Abstract

In this paper, Long Short-Term Memory (LSTM) was proposed to predict the energy consumption of an institutional building. A novel energy usage prediction method was demonstrated for daily day-ahead energy consumption by using forecasted weather data. It used weather forecasting data from a local meteorological organization, the Malaysian Meteorological Department (MET). The predictive model was trained by considering the dependencies between energy usage and weather data. The performance of the model was compared with Support Vector Regression (SVR) and Gaussian Process Regression (GPR).
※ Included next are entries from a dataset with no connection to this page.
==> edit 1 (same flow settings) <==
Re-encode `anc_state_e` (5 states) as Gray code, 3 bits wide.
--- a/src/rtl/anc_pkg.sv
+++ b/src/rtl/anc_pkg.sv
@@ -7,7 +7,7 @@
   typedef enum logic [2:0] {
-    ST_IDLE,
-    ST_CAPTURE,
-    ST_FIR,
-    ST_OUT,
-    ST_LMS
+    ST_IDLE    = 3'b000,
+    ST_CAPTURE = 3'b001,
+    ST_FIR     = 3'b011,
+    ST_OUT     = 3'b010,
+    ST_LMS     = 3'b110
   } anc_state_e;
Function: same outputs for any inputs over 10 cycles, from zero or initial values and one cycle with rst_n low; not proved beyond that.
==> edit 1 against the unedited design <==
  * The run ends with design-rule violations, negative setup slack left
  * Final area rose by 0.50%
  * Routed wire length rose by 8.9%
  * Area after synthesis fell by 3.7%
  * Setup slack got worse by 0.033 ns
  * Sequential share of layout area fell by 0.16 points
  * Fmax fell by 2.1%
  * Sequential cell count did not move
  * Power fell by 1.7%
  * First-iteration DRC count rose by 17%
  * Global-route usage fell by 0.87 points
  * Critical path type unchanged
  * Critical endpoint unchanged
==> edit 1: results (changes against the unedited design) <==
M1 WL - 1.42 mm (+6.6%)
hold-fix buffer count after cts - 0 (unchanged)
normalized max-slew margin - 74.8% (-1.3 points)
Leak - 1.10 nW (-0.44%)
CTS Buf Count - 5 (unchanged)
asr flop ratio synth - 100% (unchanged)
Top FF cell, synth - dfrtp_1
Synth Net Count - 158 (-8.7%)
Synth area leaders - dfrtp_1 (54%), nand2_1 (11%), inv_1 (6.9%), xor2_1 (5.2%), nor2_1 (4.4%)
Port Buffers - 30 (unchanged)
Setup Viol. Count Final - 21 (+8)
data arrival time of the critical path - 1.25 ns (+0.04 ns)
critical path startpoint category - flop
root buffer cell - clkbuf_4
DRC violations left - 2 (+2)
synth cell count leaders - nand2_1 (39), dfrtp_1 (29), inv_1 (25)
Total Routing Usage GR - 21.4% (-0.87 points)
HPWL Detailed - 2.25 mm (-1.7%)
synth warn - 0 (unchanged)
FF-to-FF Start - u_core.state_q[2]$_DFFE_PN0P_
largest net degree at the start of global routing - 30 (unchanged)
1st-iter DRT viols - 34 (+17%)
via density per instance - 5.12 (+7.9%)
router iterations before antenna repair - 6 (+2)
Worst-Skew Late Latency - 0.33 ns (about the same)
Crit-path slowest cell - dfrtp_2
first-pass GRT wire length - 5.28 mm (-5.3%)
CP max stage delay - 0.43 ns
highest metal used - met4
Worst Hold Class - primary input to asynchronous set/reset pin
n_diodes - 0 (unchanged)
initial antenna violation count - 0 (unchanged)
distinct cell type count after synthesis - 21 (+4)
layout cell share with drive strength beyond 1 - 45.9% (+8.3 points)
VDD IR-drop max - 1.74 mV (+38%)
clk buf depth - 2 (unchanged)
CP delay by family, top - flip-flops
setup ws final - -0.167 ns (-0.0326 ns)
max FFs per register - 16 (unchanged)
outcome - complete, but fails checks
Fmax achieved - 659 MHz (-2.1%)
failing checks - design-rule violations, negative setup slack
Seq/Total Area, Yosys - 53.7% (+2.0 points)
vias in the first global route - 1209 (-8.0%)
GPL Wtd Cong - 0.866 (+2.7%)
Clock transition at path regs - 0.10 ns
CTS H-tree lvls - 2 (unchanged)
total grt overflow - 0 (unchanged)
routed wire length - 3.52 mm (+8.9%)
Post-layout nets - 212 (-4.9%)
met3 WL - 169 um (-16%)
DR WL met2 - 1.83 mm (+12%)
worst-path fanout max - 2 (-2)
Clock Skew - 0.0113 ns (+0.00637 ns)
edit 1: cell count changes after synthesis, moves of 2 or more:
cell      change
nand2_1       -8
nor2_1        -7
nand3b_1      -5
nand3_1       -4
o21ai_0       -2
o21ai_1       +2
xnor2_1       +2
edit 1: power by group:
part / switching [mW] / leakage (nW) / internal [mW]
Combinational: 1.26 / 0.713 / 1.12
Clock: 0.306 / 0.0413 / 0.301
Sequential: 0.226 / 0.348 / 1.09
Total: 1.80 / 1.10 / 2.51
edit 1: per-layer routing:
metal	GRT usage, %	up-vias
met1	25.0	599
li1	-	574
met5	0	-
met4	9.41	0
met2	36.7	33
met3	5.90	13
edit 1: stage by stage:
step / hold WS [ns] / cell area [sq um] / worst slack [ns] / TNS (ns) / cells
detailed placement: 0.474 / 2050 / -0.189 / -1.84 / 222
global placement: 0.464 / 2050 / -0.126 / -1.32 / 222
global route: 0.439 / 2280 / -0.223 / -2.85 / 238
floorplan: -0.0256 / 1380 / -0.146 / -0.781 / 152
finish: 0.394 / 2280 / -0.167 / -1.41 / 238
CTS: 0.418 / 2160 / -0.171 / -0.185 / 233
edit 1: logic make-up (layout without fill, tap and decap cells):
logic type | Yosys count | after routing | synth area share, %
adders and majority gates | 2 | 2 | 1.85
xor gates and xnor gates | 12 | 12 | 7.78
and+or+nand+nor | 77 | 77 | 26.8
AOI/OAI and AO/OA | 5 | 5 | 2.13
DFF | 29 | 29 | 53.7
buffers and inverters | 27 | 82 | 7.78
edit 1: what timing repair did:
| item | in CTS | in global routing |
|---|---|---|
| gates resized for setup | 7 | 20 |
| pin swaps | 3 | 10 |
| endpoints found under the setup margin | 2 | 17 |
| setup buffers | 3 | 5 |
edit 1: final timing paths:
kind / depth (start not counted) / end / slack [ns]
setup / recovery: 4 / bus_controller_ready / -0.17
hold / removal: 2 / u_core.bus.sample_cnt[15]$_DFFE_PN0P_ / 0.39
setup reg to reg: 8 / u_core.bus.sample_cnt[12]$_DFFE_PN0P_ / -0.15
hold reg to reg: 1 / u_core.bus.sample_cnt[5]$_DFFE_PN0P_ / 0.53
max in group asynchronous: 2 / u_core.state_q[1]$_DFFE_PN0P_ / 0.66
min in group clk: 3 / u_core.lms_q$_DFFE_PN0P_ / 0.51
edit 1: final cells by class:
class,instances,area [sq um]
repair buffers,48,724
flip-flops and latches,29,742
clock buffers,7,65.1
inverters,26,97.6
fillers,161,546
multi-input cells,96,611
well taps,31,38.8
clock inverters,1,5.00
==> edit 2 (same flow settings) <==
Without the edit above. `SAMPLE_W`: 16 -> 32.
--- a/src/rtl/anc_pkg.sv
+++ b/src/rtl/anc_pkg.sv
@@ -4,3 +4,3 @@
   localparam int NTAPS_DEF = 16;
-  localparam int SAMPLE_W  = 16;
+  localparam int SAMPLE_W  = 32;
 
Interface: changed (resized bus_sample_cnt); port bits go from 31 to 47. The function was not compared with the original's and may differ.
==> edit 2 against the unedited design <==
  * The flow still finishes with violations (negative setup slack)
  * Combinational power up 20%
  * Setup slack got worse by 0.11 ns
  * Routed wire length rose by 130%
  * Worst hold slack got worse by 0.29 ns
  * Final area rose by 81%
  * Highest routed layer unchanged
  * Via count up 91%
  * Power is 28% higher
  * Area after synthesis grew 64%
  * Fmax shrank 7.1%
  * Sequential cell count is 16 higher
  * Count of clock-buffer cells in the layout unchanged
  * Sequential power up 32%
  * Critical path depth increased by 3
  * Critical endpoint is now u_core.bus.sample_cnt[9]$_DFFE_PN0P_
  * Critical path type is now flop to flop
The experimental results with a dataset obtained from a building in Multimedia University, Malacca Campus from January 2018 to July 2021 outperformed the SVR and GPR. The proposed model achieved the best RMSE scores (561.692–592.319) when compared to SVR (3135.590–3472.765) and GPR (1243.307–1334.919). Through experimentation and research, the dropout method reduced overfitting significantly. Furthermore, feature analysis was done with SHapley Additive exPlanation to identify the most important weather variables. The results showed that temperature, wind speed, rainfall duration and the amount had a positive effect on the model. Thus, the proposed approach could aid in the implementation of energy policies because accurate predictions of energy consumption could serve as system fault detection and diagnosis for buildings.